Sofri pra caramba e me senti injustiçada , mas agora não paro para pensar nisso porque eu estou onde deveria estar. Hoje sou uma pessoa melhor e estou feliz. Acho que o que aconteceu fez todo mundo se questionar. E foi uma coisa da Condé Nast global, não foi uma coisa única do Brasil. Esse esquema de trabalho de horas insanas, de exigir demais das pessoas, valorizar o sofrimento. Isso não era certo mesmo.

Trabalhar com um tipo de moda diferente, que não é o das grandes marcas de luxo com as quais você estava acostumada no tempo de ‘Vogue’, te trouxe perspectivas diferentes no aspecto pessoal?

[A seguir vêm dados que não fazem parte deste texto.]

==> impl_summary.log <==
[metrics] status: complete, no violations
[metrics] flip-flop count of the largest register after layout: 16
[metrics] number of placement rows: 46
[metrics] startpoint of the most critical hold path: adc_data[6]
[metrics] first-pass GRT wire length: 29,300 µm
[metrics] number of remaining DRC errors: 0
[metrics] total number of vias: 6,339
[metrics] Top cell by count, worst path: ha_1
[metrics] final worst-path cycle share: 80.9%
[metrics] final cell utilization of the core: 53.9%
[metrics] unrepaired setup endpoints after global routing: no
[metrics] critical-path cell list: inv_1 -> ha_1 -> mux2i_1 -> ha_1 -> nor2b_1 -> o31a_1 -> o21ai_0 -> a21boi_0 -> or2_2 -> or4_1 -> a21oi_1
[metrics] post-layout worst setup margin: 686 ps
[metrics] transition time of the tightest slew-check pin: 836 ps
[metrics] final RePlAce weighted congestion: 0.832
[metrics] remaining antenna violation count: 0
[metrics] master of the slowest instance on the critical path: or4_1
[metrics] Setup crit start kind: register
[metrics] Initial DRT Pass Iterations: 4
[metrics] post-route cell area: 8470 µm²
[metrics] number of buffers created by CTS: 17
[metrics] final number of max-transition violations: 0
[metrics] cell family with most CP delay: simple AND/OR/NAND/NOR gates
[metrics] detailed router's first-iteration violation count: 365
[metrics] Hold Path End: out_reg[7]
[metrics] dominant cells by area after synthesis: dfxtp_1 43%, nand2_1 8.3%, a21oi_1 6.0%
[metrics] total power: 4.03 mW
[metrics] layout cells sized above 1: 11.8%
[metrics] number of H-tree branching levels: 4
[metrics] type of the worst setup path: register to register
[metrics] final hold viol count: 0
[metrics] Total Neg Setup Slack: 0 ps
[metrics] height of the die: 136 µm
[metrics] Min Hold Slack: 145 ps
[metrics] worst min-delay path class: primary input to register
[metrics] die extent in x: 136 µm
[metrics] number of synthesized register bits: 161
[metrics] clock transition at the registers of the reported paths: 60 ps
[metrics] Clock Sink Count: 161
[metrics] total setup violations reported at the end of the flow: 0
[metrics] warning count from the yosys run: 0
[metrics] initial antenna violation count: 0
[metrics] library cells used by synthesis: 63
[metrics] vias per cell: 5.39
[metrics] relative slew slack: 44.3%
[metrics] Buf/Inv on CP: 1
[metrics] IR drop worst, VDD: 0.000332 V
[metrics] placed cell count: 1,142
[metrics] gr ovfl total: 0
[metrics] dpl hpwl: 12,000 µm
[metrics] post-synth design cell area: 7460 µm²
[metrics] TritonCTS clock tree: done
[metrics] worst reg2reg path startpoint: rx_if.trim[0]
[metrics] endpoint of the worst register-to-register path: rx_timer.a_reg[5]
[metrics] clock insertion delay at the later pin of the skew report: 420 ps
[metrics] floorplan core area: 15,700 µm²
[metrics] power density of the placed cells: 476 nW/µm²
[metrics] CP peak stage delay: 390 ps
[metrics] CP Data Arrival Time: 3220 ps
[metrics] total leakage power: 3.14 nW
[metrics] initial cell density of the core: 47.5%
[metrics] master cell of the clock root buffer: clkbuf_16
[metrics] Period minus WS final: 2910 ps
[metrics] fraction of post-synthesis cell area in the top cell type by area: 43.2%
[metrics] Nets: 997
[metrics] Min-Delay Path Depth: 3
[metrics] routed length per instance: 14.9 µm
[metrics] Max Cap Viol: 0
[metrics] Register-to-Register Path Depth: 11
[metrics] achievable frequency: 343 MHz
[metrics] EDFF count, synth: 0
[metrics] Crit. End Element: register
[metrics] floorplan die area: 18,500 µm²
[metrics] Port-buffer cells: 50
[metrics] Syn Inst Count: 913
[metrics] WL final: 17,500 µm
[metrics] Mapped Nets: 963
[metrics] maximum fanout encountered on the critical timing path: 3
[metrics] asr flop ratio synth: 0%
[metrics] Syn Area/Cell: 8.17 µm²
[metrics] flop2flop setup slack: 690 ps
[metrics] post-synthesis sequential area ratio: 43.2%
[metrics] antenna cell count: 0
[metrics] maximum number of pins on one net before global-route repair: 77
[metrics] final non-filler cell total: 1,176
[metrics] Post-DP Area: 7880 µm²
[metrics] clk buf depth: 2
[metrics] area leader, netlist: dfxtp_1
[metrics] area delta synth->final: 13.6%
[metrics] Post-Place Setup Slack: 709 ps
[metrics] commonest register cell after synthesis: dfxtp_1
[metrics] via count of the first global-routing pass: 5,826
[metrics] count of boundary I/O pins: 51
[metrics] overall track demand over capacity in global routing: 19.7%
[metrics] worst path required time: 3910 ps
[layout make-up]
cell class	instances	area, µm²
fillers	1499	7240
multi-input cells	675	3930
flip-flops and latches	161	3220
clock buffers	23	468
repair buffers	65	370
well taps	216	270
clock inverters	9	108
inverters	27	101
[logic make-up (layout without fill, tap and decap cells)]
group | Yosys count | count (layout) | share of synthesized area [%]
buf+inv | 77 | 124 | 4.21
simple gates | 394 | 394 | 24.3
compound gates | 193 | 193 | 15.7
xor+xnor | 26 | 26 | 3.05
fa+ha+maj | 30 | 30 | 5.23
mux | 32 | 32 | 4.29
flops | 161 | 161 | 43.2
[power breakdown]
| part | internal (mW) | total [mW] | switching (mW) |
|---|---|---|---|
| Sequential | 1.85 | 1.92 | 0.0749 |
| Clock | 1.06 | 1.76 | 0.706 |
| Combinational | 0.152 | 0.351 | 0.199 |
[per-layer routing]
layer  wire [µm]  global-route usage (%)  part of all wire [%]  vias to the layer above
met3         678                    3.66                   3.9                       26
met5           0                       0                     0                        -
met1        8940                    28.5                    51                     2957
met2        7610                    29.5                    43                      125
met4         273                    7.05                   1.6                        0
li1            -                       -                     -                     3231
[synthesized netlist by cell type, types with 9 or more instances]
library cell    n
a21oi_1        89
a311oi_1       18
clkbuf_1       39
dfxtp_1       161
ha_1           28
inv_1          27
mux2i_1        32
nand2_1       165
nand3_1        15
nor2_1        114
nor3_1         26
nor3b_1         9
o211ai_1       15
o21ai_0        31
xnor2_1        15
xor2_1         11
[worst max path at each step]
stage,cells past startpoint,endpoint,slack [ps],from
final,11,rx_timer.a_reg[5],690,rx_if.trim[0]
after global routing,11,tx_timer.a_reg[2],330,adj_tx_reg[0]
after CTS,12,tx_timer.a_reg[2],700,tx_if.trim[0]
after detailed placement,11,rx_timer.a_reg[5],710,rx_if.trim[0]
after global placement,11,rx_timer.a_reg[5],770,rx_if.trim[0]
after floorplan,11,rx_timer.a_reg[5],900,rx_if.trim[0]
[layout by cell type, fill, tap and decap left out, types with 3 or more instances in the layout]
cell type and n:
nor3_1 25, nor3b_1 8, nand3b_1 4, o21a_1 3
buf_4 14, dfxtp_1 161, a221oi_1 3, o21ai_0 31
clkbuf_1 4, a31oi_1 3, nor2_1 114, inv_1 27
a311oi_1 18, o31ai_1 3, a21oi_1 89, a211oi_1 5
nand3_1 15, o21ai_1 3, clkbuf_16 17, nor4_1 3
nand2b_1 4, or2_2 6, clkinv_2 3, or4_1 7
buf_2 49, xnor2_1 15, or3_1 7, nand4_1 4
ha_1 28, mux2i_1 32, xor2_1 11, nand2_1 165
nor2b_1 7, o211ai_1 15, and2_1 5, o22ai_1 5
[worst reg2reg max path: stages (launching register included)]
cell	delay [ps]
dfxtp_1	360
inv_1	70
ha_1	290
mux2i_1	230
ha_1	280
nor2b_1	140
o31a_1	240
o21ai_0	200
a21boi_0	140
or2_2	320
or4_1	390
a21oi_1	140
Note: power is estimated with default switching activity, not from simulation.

Antes de entrar na Vogue eu trabalhava na Folha de Brasília e cobria muito a região Norte. A minha realidade não foi sempre a realidade do luxo. Então, de certa maneira, me sinto voltando às origens. Sinto que posso mudar a vida desses jovens estilistas. Consigo olhar mais pra dentro porque eu também já fui a ‘estranha no ninho’ quando estava na Vogue. Eu era uma editora gorda e nordestina em uma época em que isso não era aceitável. Sou muito mais eu hoje do que eu fui lá. Não gosto de coitadismo. Lá eu tive acesso às coisas boas que vivi, mas talvez hoje eu esteja sendo mais autêntica com quem eu realmente sou.